What if a threat is undetected? What if the unimaginable occurs and students are caught in an active shooter situation?

Both the Kittitas County Sheriff and CWU Police have adopted the Department of Homeland Security’s (DHS) method of run-hide-fight.



Higashiyama urges finding cover and concealment, separating yourself from the shooter and running as far away as possible.

“Get on a bus and go to Spokane,” Higashiyama said in an over exaggerated fashion, stressing the importance of getting far away from the situation.

CWU Police Lieutenant Marc McPherson echoed Higashiyama’s ideas, but also said that students should take anyone they can with them.
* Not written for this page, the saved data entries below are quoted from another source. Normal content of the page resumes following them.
What follows belongs to an exercise in optimizing a design on an open flow for small area; a production flow would make more cautious choices.
Only simulation tests tie the RTL to the original design; equivalence was not proved.
Power is estimated from default activity; no workload was simulated.

===== config.mk =====
export PLATFORM = sky130hd
export DESIGN_NAME = issue_stage
export DESIGN_NICKNAME = issue_stage
export VERILOG_FILES = /design/flow/design.v
export SDC_FILE = /design/flow/constraint.sdc
export NUM_CORES = 4
export LEC_CHECK = 0
export CAP_MARGIN = 20
export CORE_MARGIN = 2
export CORE_UTILIZATION = 55
export PLACE_DENSITY = 0.65
export SETUP_SLACK_MARGIN = 0.15
export SLEW_MARGIN = 20
export SYNTH_HIERARCHICAL = 1

===== standard.sh =====
#!/bin/bash
# synth_recipe.tcl (not shown) runs the flow's synth.tcl, then flattens the netlist and writes it again
# the make line also repeats each setting of config.mk as NAME=value (left out here)
make -C /OpenROAD-flow-scripts/flow DESIGN_CONFIG=/design/flow/config.mk WORK_HOME=/design/flow/orfs CLKGATE_MAP_FILE= SYNTH_SCRIPT=/design/flow/synth_recipe.tcl "${@:-finish}"

===== flow/run.sh =====
#!/bin/bash
# The standard layout, with two changes:
# - the port buffers are buf_1 cells instead of the buffer_ports default
# - clock tree synthesis adds no dummy loads, clusters up to 28 sinks within
#   80 um and builds from clkbuf_16
set -euo pipefail
cd "$(dirname "${BASH_SOURCE[0]}")/.."
bash standard.sh \
  BUFFER_PORTS_ARGS="-buffer_cell sky130_fd_sc_hd__buf_1" \
  CTS_ARGS="-sink_clustering_enable -repair_clock_nets -dont_use_dummy_load -sink_clustering_size 28 -sink_clustering_max_diameter 80 -buf_list {sky130_fd_sc_hd__clkbuf_16}" \
  finish > flow_make.log 2>&1

===== constraint.sdc =====
create_clock -name core_clock -period 5.0 [get_ports {clk}]
set_input_delay 1.0000 -clock core_clock [delete_from_list [all_inputs] [get_ports {clk}]]
set_output_delay 1.0000 -clock core_clock [all_outputs]
set_load 0.01 [all_outputs]
Context: an optimization exercise on an open-source flow, tuned for small area. The choices shown serve that exercise and are no tape-out recipe.
RTL that was checked went through simulation tests only; none was proved equivalent to the original.
No activity file was given, so power comes from the tool's default toggle rates.

// decode_dispatch
module decode_dispatch (
  input  logic                   clk,
  input  logic                   rst,
  input  logic                   roll_back,
  input  logic                   if_in_en,
  input  dispatch_pkg::addr_t    if_pc,
  input  dispatch_pkg::instr_t   if_instr,
  input  logic                   jump,
  input  logic                   rs1_busy,
  input  dispatch_pkg::rob_idx_t rs1_dep,
  input  dispatch_pkg::data_t    rs1_val,
  input  logic                   rs2_busy,
  input  dispatch_pkg::rob_idx_t rs2_dep,
  input  dispatch_pkg::data_t    rs2_val,
  input  logic                   cdb_en,
  input  dispatch_pkg::rob_idx_t cdb_rob_idx,
  input  dispatch_pkg::data_t    cdb_val,
  input  dispatch_pkg::rob_idx_t rob_idx_nxt,
  output logic                   stall_reset,
  output dispatch_pkg::addr_t    new_pc,
  output dispatch_pkg::rob_idx_t stall_rob_idx,
  output logic                   rf_en,
  output dispatch_pkg::reg_idx_t rf_dest,
  output dispatch_pkg::rob_idx_t rf_rob_idx,
  output logic                   rs_en,
  output dispatch_pkg::rs_op_t   rs_op_out,
  output dispatch_pkg::data_t    rs_vj,
  output logic                   rs_qj_en,
  output dispatch_pkg::rob_idx_t rs_qj,
  output dispatch_pkg::data_t    rs_vk,
  output logic                   rs_qk_en,
  output dispatch_pkg::rob_idx_t rs_qk,
  output dispatch_pkg::rob_idx_t rs_rob_idx,
  output logic                   rob_en,
  output dispatch_pkg::rob_idx_t rob_idx,
  output logic                   rob_ready,
  output dispatch_pkg::rob_op_t  rob_op,
  output dispatch_pkg::reg_idx_t rob_dest,
  output dispatch_pkg::data_t    rob_val,
  output logic                   rob_jump,
  output dispatch_pkg::addr_t    rob_pc,
  output dispatch_pkg::addr_t    rob_alt_pc
);
Settings: LEC_CHECK=0, CAP_MARGIN=0, CORE_MARGIN=2, CORE_UTILIZATION=65, GPL_TIMING_DRIVEN=0, PLACE_DENSITY=0.75, SLEW_MARGIN=0; clock period 5.0 ns.
standard.sh (not shown) runs the stock make flow with config.mk's settings and CLKGATE_MAP_FILE= SYNTH_SCRIPT=/design/flow/synth_recipe.tcl, a recipe that flattens the netlist after the stock synthesis.
==> flow/flow/run.sh <==
#!/bin/bash
# Standard ORFS layout with two changes: the port buffers use the smallest
# buffer cell, and the clock tree uses few, large sink clusters and no dummy loads.
export BUFFER_PORTS_ARGS="-buffer_cell sky130_fd_sc_hd__buf_1"
export CTS_ARGS="-sink_clustering_enable -repair_clock_nets -dont_use_dummy_load -sink_clustering_size 16 -sink_clustering_max_diameter 60 -buf_list {sky130_fd_sc_hd__clkbuf_4 sky130_fd_sc_hd__clkbuf_8}"
bash standard.sh > standard.log 2>&1
Then changed:
Settings changed: CAP_MARGIN 0 to 20, GPL_TIMING_DRIVEN 0 to not set, SLEW_MARGIN 0 to 20.
The new run completed with no timing, DRC or antenna violations.
Hold slack barely changes.
Cell count decreases by 13%.
Sequential power hardly moves.
First-iteration DRC count is lower by 11%.
Synthesized area does not change.
Synthesized cell count does not change.
Non-clock buffer count is lower by 272.
Die area does not change.
Maximum frequency rises by 7.3%.
Background: an optimization exercise with open tools, aiming at small area, a short achievable clock period and few clock cycles per item. Do not read the settings as production practice. Only simulation tests tie the RTL to the original design; equivalence was not proved. Power and IR drop assume default switching activity.

==> flow/design.v <==
`timescale 1ns/100ps
package pcie_app_pkg;
  localparam int NUM_STRM   = 4;
  localparam int DATA_W     = 64;
  localparam int REG_ADDR_W = 10;
  localparam int BUF_DEPTH  = 16;
  localparam logic [REG_ADDR_W-1:0] REG_CTRL     = 10'd0;
  localparam logic [REG_ADDR_W-1:0] REG_STATUS   = 10'd1;
  localparam logic [REG_ADDR_W-1:0] REG_SRC_BASE = 10'd8;
  localparam logic [REG_ADDR_W-1:0] REG_LEN_BASE = 10'd9;
endpackage
`timescale 1ns/100ps
module pcie_reg_file (
  input  logic                                   clk_i,
  input  logic                                   rst_i,
  input  logic                                   reg_wr_i,
  input  logic                                   reg_rd_i,
  input  logic [pcie_app_pkg::REG_ADDR_W-1:0]    reg_addr_i,
  input  logic [31:0]                            reg_wdata_i,
  output logic [31:0]                            reg_rdata_o,
  output logic                                   reg_rd_ack_o,
  output logic [pcie_app_pkg::NUM_STRM-1:0]      strm_en_o,
  output logic [pcie_app_pkg::NUM_STRM-1:0]      strm_en_nxt_o,
  output logic [pcie_app_pkg::NUM_STRM*29-1:0]   src_o,
  output logic [pcie_app_pkg::NUM_STRM*29-1:0]   len_o,
  output logic [pcie_app_pkg::NUM_STRM-1:0]      len_zero_o,
  output logic [pcie_app_pkg::NUM_STRM-1:0]      len_short_o,
  input  logic [pcie_app_pkg::NUM_STRM-1:0]      strm_done_i
);
  localparam int NUM_STRM   = pcie_app_pkg::NUM_STRM;
  localparam int REG_ADDR_W = pcie_app_pkg::REG_ADDR_W;
  localparam logic [REG_ADDR_W-1:0] REG_CTRL     = pcie_app_pkg::REG_CTRL;
  localparam logic [REG_ADDR_W-1:0] REG_STATUS   = pcie_app_pkg::REG_STATUS;
  localparam logic [REG_ADDR_W-1:0] REG_SRC_BASE = pcie_app_pkg::REG_SRC_BASE;
  localparam logic [REG_ADDR_W-1:0] REG_LEN_BASE = pcie_app_pkg::REG_LEN_BASE;
  logic [NUM_STRM-1:0] ctrl_q;
  logic [NUM_STRM-1:0] ctrl_nxt;
  logic [NUM_STRM-1:0] status_q;
  logic [NUM_STRM-1:0] status_nxt;
  logic [28:0]         src_q [NUM_STRM];
  logic [28:0]         len_q [NUM_STRM];
  logic [NUM_STRM-1:0] len_zero_q;
  logic [NUM_STRM-1:0] len_short_q;
  logic [31:0]         rd_mux;
  logic [31:0]         rdata_q;
  logic                rd_ack_q;
  always_comb
  begin
    ctrl_nxt   = ctrl_q;
    status_nxt = status_q;
    if (reg_wr_i && reg_addr_i == REG_CTRL)
      ctrl_nxt = reg_wdata_i[NUM_STRM-1:0];
    if (reg_wr_i && reg_addr_i == REG_STATUS)
      status_nxt = status_q & ~reg_wdata_i[NUM_STRM-1:0];
    ctrl_nxt   = ctrl_nxt & ~strm_done_i;
    status_nxt = status_nxt | strm_done_i;
  end
  always_ff @(posedge clk_i)
  begin
    if (rst_i)
    begin
      ctrl_q   <= '0;
      status_q <= '0;
    end
    else
    begin
      ctrl_q   <= ctrl_nxt;
      status_q <= status_nxt;
    end
  end
  always_ff @(posedge clk_i)
  begin
    if (reg_wr_i)
    begin
      for (int n = 0; n < NUM_STRM; n++)
      begin
        if (reg_addr_i == REG_ADDR_W'(REG_SRC_BASE + 2 * n))
          src_q[n] <= reg_wdata_i[31:3];
        if (reg_addr_i == REG_ADDR_W'(REG_LEN_BASE + 2 * n))
        begin
          len_q[n]       <= reg_wdata_i[31:3];
          len_zero_q[n]  <= (reg_wdata_i[31:3] == '0);
          len_short_q[n] <= (reg_wdata_i[31:3] <= 29'd16);
        end
      end
    end
  end
  always_comb
  begin
    case (reg_addr_i)
      REG_CTRL:   rd_mux = 32'(ctrl_q);
      REG_STATUS: rd_mux = 32'(status_q);
      default:    rd_mux = '0;
    endcase
    for (int n = 0; n < NUM_STRM; n++)
    begin
      if (reg_addr_i == REG_ADDR_W'(REG_SRC_BASE + 2 * n))
        rd_mux = {src_q[n], 3'b000};
      if (reg_addr_i == REG_ADDR_W'(REG_LEN_BASE + 2 * n))
        rd_mux = {len_q[n], 3'b000};
    end
  end
  always_ff @(posedge clk_i)
  begin
    rdata_q <= rd_mux;
  end
  always_ff @(posedge clk_i)
  begin
    if (rst_i)
      rd_ack_q <= 1'b0;
    else
      rd_ack_q <= reg_rd_i;
  end
  assign reg_rdata_o  = rdata_q;
  assign reg_rd_ack_o = rd_ack_q;
  assign strm_en_o    = ctrl_q;
  assign strm_en_nxt_o = (reg_wr_i && reg_addr_i == REG_CTRL) ? reg_wdata_i[NUM_STRM-1:0] : ctrl_q;
  assign len_zero_o   = len_zero_q;
  assign len_short_o  = len_short_q;
  for (genvar n = 0; n < NUM_STRM; n++)
  begin : gen_cfg
    assign src_o[n*29 +: 29] = src_q[n];
    assign len_o[n*29 +: 29] = len_q[n];
  end
endmodule
`timescale 1ns/100ps
module user_pcie_stream_gen (
  input  logic                                   clk_i,
  input  logic                                   rst_i,
  input  logic                                   taken_i,
  input  logic [1:0]                             taken_strm_i,
  input  logic [4:0]                             taken_words_i,
  output logic                                   ready_o,
  output logic [pcie_app_pkg::NUM_STRM-1:0]      strm_busy_o,
  input  logic                                   cpl_valid_i,
  input  logic [7:0]                             cpl_tag_i,
  input  logic [pcie_app_pkg::DATA_W-1:0]        cpl_data_i,
  output logic [pcie_app_pkg::NUM_STRM-1:0]      strm_valid_o,
  input  logic [pcie_app_pkg::NUM_STRM-1:0]      strm_ack_i,
  output logic [pcie_app_pkg::NUM_STRM*pcie_app_pkg::DATA_W-1:0] strm_data_o
);
  localparam int NS     = pcie_app_pkg::NUM_STRM;
  localparam int DEPTH  = pcie_app_pkg::BUF_DEPTH;
  localparam int DATA_W = pcie_app_pkg::DATA_W;
  logic [1:0]        own_q;      
  logic [4:0]        pend_q;     
  logic [DEPTH-1:0]  wsel_q;     
  logic [DEPTH-1:0]  rsel_q;     
  logic [4:0]        cnt_q;      
  logic [DATA_W-1:0] rd_word;
  logic [DATA_W-1:0] mem_q [DEPTH];
  logic [NS-1:0]     hv_q;       
  logic [DATA_W-1:0] head_q;
  logic              push;
  logic              fifo_any;
  logic              head_free;
  logic              head_load;
  logic [4:0]        pend_nxt;
  logic              cnt0;
  logic              cnt1;
  assign push      = cpl_valid_i;
  assign fifo_any  = !cnt0;
  assign head_free = ((hv_q & strm_ack_i) != '0) || (hv_q == '0);
  assign head_load = head_free && (fifo_any || push);
  assign pend_nxt = taken_i ? taken_words_i : pend_q - 5'(push);
  assign cnt0    = (cnt_q == 5'd0);
  assign cnt1    = (cnt_q == 5'd1);
  assign ready_o = ((pend_q == 5'd0) || (pend_q == 5'd1 && push)) &&
                   ((cnt0 && (!push || head_free)) || (cnt1 && !push && head_free));
  always_ff @(posedge clk_i)
  begin
    if (rst_i)
    begin
      pend_q <= '0;
      wsel_q <= DEPTH'(1);
      rsel_q <= DEPTH'(1);
      cnt_q  <= '0;
      hv_q   <= '0;
    end
    else
    begin
      pend_q <= pend_nxt;
      if (push)
        wsel_q <= {wsel_q[DEPTH-2:0], wsel_q[DEPTH-1]};
      if (head_load)
        rsel_q <= {rsel_q[DEPTH-2:0], rsel_q[DEPTH-1]};
      if (push && !head_load)
        cnt_q <= cnt_q + 5'd1;
      else if (!push && head_load)
        cnt_q <= cnt_q - 5'd1;
      if (head_free)
        hv_q <= head_load ? NS'(1) << own_q : '0;
    end
  end
  always_ff @(posedge clk_i)
  begin
    if (taken_i)
      own_q <= taken_strm_i;
  end
  always_ff @(posedge clk_i)
  begin
    if (head_free)
      head_q <= fifo_any ? rd_word : cpl_data_i;
  end
  always_ff @(posedge clk_i)
  begin
    for (int w = 0; w < DEPTH; w++)
      if (wsel_q[w] && !cnt_q[4])
        mem_q[w] <= cpl_data_i;
  end
  always_comb
  begin
    rd_word = '0;
    for (int w = 0; w < DEPTH; w++)
      rd_word = rd_word | (mem_q[w] & {DATA_W{rsel_q[w]}});
  end
  always_comb
  begin
    for (int n = 0; n < NS; n++)
    begin
      strm_busy_o[n] = hv_q[n] || ((pend_q != '0 || fifo_any) && own_q == 2'(n));
      strm_data_o[n*DATA_W +: DATA_W] = head_q;
    end
  end
  assign strm_valid_o = hv_q;
endmodule
`timescale 1ns/100ps
module user_dma_req_arbiter (
  input  logic                                  clk_i,
  input  logic                                  rst_i,
  input  logic [pcie_app_pkg::NUM_STRM-1:0]     strm_en_i,
  input  logic [pcie_app_pkg::NUM_STRM-1:0]     strm_en_nxt_i,
  input  logic [pcie_app_pkg::NUM_STRM*29-1:0]  src_i,
  input  logic [pcie_app_pkg::NUM_STRM*29-1:0]  len_i,
  input  logic [pcie_app_pkg::NUM_STRM-1:0]     len_zero_i,
  input  logic [pcie_app_pkg::NUM_STRM-1:0]     len_short_i,
  output logic [pcie_app_pkg::NUM_STRM-1:0]     strm_done_o,
  input  logic                                  buf_ready_i,
  input  logic [pcie_app_pkg::NUM_STRM-1:0]     buf_strm_busy_i,
  output logic                                  taken_o,
  output logic [1:0]                            taken_strm_o,
  output logic [4:0]                            taken_words_o,
  output logic [51:0]                           rd_req_o,
  output logic                                  rd_req_valid_o,
  input  logic                                  rd_req_ack_i
);
  localparam int NS = pcie_app_pkg::NUM_STRM;
  logic [NS-1:0] issued_q;        
  logic [NS-1:0] issued_set;
  logic [NS-1:0] cand_nxt;
  logic [NS-1:0] pick_nxt;
  logic [NS-1:0] pick_q;          
  logic          cand_any_q;      
  logic [1:0]    pick_idx;
  logic          cont_q;          
  logic          prep_q;          
  logic          vld_q;           
  logic          taken;
  logic          free;
  logic          load;
  logic [1:0]    req_strm_q;
  logic [28:0]   req_addr_q;
  logic [4:0]    req_words_q;
  logic [28:0]   rem_q;           
  logic          le32_q;          
  logic [28:0]   new_src;
  logic [28:0]   new_len;
  logic          new_short;
  logic [28:0]   nxt_addr;
  logic [28:0]   nxt_rem;
  logic [4:0]    nxt_words;
  logic          nxt_last;
  assign taken = vld_q && rd_req_ack_i;
  assign free  = !(prep_q || vld_q) || taken;
  assign load  = free && (cont_q || cand_any_q);
  always_comb
  begin
    pick_idx = 2'd0;
    for (int n = 0; n < NS; n++)
      if (pick_q[n])
        pick_idx = 2'(n);
    issued_set = '0;
    if (load && nxt_last)
      issued_set[cont_q ? req_strm_q : pick_idx] = 1'b1;
    cand_nxt = strm_en_nxt_i & ~issued_q & ~issued_set & ~len_zero_i;
    pick_nxt = cand_nxt & ~(cand_nxt - 1'b1);
    for (int n = 0; n < NS; n++)
      strm_done_o[n] = strm_en_i[n] && (issued_q[n] || len_zero_i[n]) && !buf_strm_busy_i[n] &&
                       !((prep_q || vld_q) && req_strm_q == 2'(n));
  end
  always_ff @(posedge clk_i)
  begin
    if (rst_i)
    begin
      pick_q     <= '0;
      cand_any_q <= 1'b0;
    end
    else
    begin
      pick_q     <= pick_nxt;
      cand_any_q <= (cand_nxt != '0);
    end
  end
  always_comb
  begin
    new_src   = '0;
    new_len   = '0;
    new_short = 1'b0;
    for (int n = 0; n < NS; n++)
    begin
      new_src   = new_src | (src_i[n*29 +: 29] & {29{pick_q[n]}});
      new_len   = new_len | (len_i[n*29 +: 29] & {29{pick_q[n]}});
      new_short = new_short | (len_short_i[n] & pick_q[n]);
    end
    if (cont_q)
    begin
      nxt_addr  = req_addr_q + 29'd16;
      nxt_rem   = {rem_q[28:4] - 25'd1, rem_q[3:0]};
      nxt_last  = le32_q;
      nxt_words = nxt_last ? {~rem_q[4], rem_q[3:0]} : 5'd16;
    end
    else
    begin
      nxt_addr  = new_src;
      nxt_rem   = new_len;
      nxt_last  = new_short;
      nxt_words = new_short ? new_len[4:0] : 5'd16;
    end
  end
  always_ff @(posedge clk_i)
  begin
    if (rst_i)
    begin
      prep_q <= 1'b0;
      vld_q  <= 1'b0;
      cont_q <= 1'b0;
    end
    else
    begin
      if (taken)
        vld_q <= 1'b0;
      if (prep_q && buf_ready_i)
      begin
        prep_q <= 1'b0;
        vld_q  <= 1'b1;
      end
      if (load)
      begin
        cont_q <= !nxt_last;
        if (!(prep_q || vld_q) && buf_ready_i)
          vld_q  <= 1'b1;
        else
          prep_q <= 1'b1;
      end
    end
  end
  always_ff @(posedge clk_i)
  begin
    if (load)
    begin
      if (!cont_q)
        req_strm_q <= pick_idx;
      req_addr_q  <= nxt_addr;
      req_words_q <= nxt_words;
      rem_q       <= nxt_rem;
      le32_q      <= cont_q ? (rem_q <= 29'd48) : (new_len <= 29'd32);
    end
  end
  always_ff @(posedge clk_i)
  begin
    for (int n = 0; n < NS; n++)
    begin
      if (rst_i || !strm_en_i[n])
        issued_q[n] <= 1'b0;
      else if (issued_set[n])
        issued_q[n] <= 1'b1;
    end
  end
  assign taken_o       = taken;
  assign taken_strm_o  = req_strm_q;
  assign taken_words_o = req_words_q;
  assign rd_req_valid_o = vld_q;
  assign rd_req_o       = {req_addr_q, 3'b000, 4'b0000, req_words_q, 3'b000, 6'b000001, req_strm_q};
endmodule
`timescale 1ns/100ps
module pcie_app (
  input  logic          clk_i,
  input  logic          rst_i,
  input  logic          reg_wr_i,
  input  logic          reg_rd_i,
  input  logic [9:0]    reg_addr_i,
  input  logic [31:0]   reg_wdata_i,
  output logic [31:0]   reg_rdata_o,
  output logic          reg_rd_ack_o,
  output logic [51:0]   rd_req_o,
  output logic          rd_req_valid_o,
  input  logic          rd_req_ack_i,
  input  logic          cpl_valid_i,
  input  logic [7:0]    cpl_tag_i,
  input  logic [63:0]   cpl_data_i,
  output logic [3:0]    strm_valid_o,
  input  logic [3:0]    strm_ack_i,
  output logic [255:0]  strm_data_o
);
  localparam int NS = pcie_app_pkg::NUM_STRM;
  logic [NS-1:0]    strm_en;
  logic [NS-1:0]    strm_en_nxt;
  logic [NS*29-1:0] src;
  logic [NS*29-1:0] len;
  logic [NS-1:0]    len_zero;
  logic [NS-1:0]    len_short;
  logic [NS-1:0]    strm_done;
  logic             taken;
  logic [1:0]       taken_strm;
  logic [4:0]       taken_words;
  logic             buf_ready;
  logic [NS-1:0]    buf_strm_busy;
  pcie_reg_file reg_file_i (
    .clk_i        (clk_i),
    .rst_i        (rst_i),
    .reg_wr_i     (reg_wr_i),
    .reg_rd_i     (reg_rd_i),
    .reg_addr_i   (reg_addr_i),
    .reg_wdata_i  (reg_wdata_i),
    .reg_rdata_o  (reg_rdata_o),
    .reg_rd_ack_o (reg_rd_ack_o),
    .strm_en_o    (strm_en),
    .strm_en_nxt_o (strm_en_nxt),
    .src_o        (src),
    .len_o        (len),
    .len_zero_o   (len_zero),
    .len_short_o  (len_short),
    .strm_done_i  (strm_done)
  );
  user_dma_req_arbiter dra_i (
    .clk_i           (clk_i),
    .rst_i           (rst_i),
    .strm_en_i       (strm_en),
    .strm_en_nxt_i   (strm_en_nxt),
    .src_i           (src),
    .len_i           (len),
    .len_zero_i      (len_zero),
    .len_short_i     (len_short),
    .strm_done_o     (strm_done),
    .buf_ready_i     (buf_ready),
    .buf_strm_busy_i (buf_strm_busy),
    .taken_o         (taken),
    .taken_strm_o    (taken_strm),
    .taken_words_o   (taken_words),
    .rd_req_o        (rd_req_o),
    .rd_req_valid_o  (rd_req_valid_o),
    .rd_req_ack_i    (rd_req_ack_i)
  );
  user_pcie_stream_gen psg_i (
    .clk_i          (clk_i),
    .rst_i          (rst_i),
    .taken_i        (taken),
    .taken_strm_i   (taken_strm),
    .taken_words_i  (taken_words),
    .ready_o        (buf_ready),
    .strm_busy_o    (buf_strm_busy),
    .cpl_valid_i    (cpl_valid_i),
    .cpl_tag_i      (cpl_tag_i),
    .cpl_data_i     (cpl_data_i),
    .strm_valid_o   (strm_valid_o),
    .strm_ack_i     (strm_ack_i),
    .strm_data_o    (strm_data_o)
  );
endmodule
==> flow/flow/run.sh <==
#!/bin/bash
# Standard layout, with the port buffers made from buf_1 cells instead of
# the delay buffers the flow picks by default. Every port keeps its buffer.
set -euo pipefail
cat >> config.mk <<'MK'
export BUFFER_PORTS_ARGS = -buffer_cell sky130_fd_sc_hd__buf_1
MK
bash standard.sh > standard.log 2>&1
==> flow/standard.sh <==
#!/bin/bash
# synth_recipe.tcl (not shown) runs the flow's synth.tcl, then flattens the netlist and writes it again
# the make line also repeats each setting of config.mk as NAME=value (left out here)
make -C /OpenROAD-flow-scripts/flow DESIGN_CONFIG=/design/flow/config.mk WORK_HOME=/design/flow/orfs CLKGATE_MAP_FILE= SYNTH_SCRIPT=/design/flow/synth_recipe.tcl "${@:-finish}"
==> flow/config.mk <==
export PLATFORM = sky130hd
export DESIGN_NAME = pcie_app
export DESIGN_NICKNAME = pcie_app
export VERILOG_FILES = /design/flow/design.v
export SDC_FILE = /design/flow/constraint.sdc
export NUM_CORES = 4
export LEC_CHECK = 0
export ABC_CLOCK_PERIOD_IN_PS = 3000
export CAP_MARGIN = 20
export CORE_MARGIN = 2
export CORE_UTILIZATION = 80
export CTS_CLUSTER_DIAMETER = 70
export CTS_CLUSTER_SIZE = 25
export SETUP_SLACK_MARGIN = 4.3
export SLEW_MARGIN = 20
export BUFFER_PORTS_ARGS = -buffer_cell sky130_fd_sc_hd__buf_1
==> flow/constraint.sdc <==
create_clock -name core_clock -period 7.0 [get_ports {clk_i}]
set_input_delay 1.4000 -clock core_clock [delete_from_list [all_inputs] [get_ports {clk_i}]]
set_output_delay 1.4000 -clock core_clock [all_outputs]
set_load 0.01 [all_outputs]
The ultimate goal is personal safety first, then help others, McPherson added.  



Students should build barricades and try to make it impossible for a threat to reach them in the absence of a clear escape route, according to McPherson. Students should silence their cell phones and hide in an area in which they are not visible to the shooter, according to the DHS.



Students should only fight as a last resort, McPherson said. He does not recommend any specific take-down techniques, but to just use whatever is available. The DHS advises throwing objects and using physical aggression when engaging the shooter.

“We’re dealing with mental health issues here,” Higashiyama said. “You can’t bargain with these people. You can’t plead.”

Run-hide-fight is the standard recommended action for anyone involved in an active shooter situation. According to Higashiyama, students should not run at law enforcement at the scene for help. Law enforcement must decide in an instant if a person running toward them is a threat or an innocent person. This could result in innocent people coming to harm.  

Students also should not engage a shooter if they have an opportunity to flee the situation, Mcpherson said.

“The best help you can do is to be the one to report it,” McPherson added.

Law enforcement response time from the county or Ellensburg police departments vary, according to Higashiyama. He noted that it takes some time for officers on foot to reach the SURC, if there were an active shooter situation in the building.

Campus police have a much faster response time. According to McPherson, CWU Police can reach the SURC from the far corners of campus in two to three minutes. They also can call on agency assists, which alerts other law enforcement agencies who are close to the situation.

Once law enforcement arrives to a reported active shooter situation, the protocol is simple: “get in and stop the threat,” McPherson said.

Previous protocol called in SWAT for such situations, or even called for three or four officers to be present before neutralizing the threat. Now, the first deputy to arrive on scene takes care of the threat, Higashiyama said.

After the threat is stopped, the focus shifts to any victims requiring medical attention, then to any immediate safety concerns such as damaged structures.

Faculty and staff must keep up on their safety training. They are required to complete emergency preparedness courses every two years, according to CWU Police Department Assistant Chief Eric Twaites.

McPherson said using Rape Aggression Defense (RAD) techniques could subdue an active shooter if students are forced to fight for their lives. RAD is offered as P.E. credit on campus. According to McPherson, the class is always waitlisted; however, the class is offered in the community two to five times per year, Twaites said.

The Kittitas County Sheriff recently completed an active shooter exercise in the county courthouse on March 30. The next training event is scheduled for June in Thorp. That exercise, the Stop the Bleed campaign, will focus on applying pressure to wounds and getting those injured to trauma care, Higashiyama said.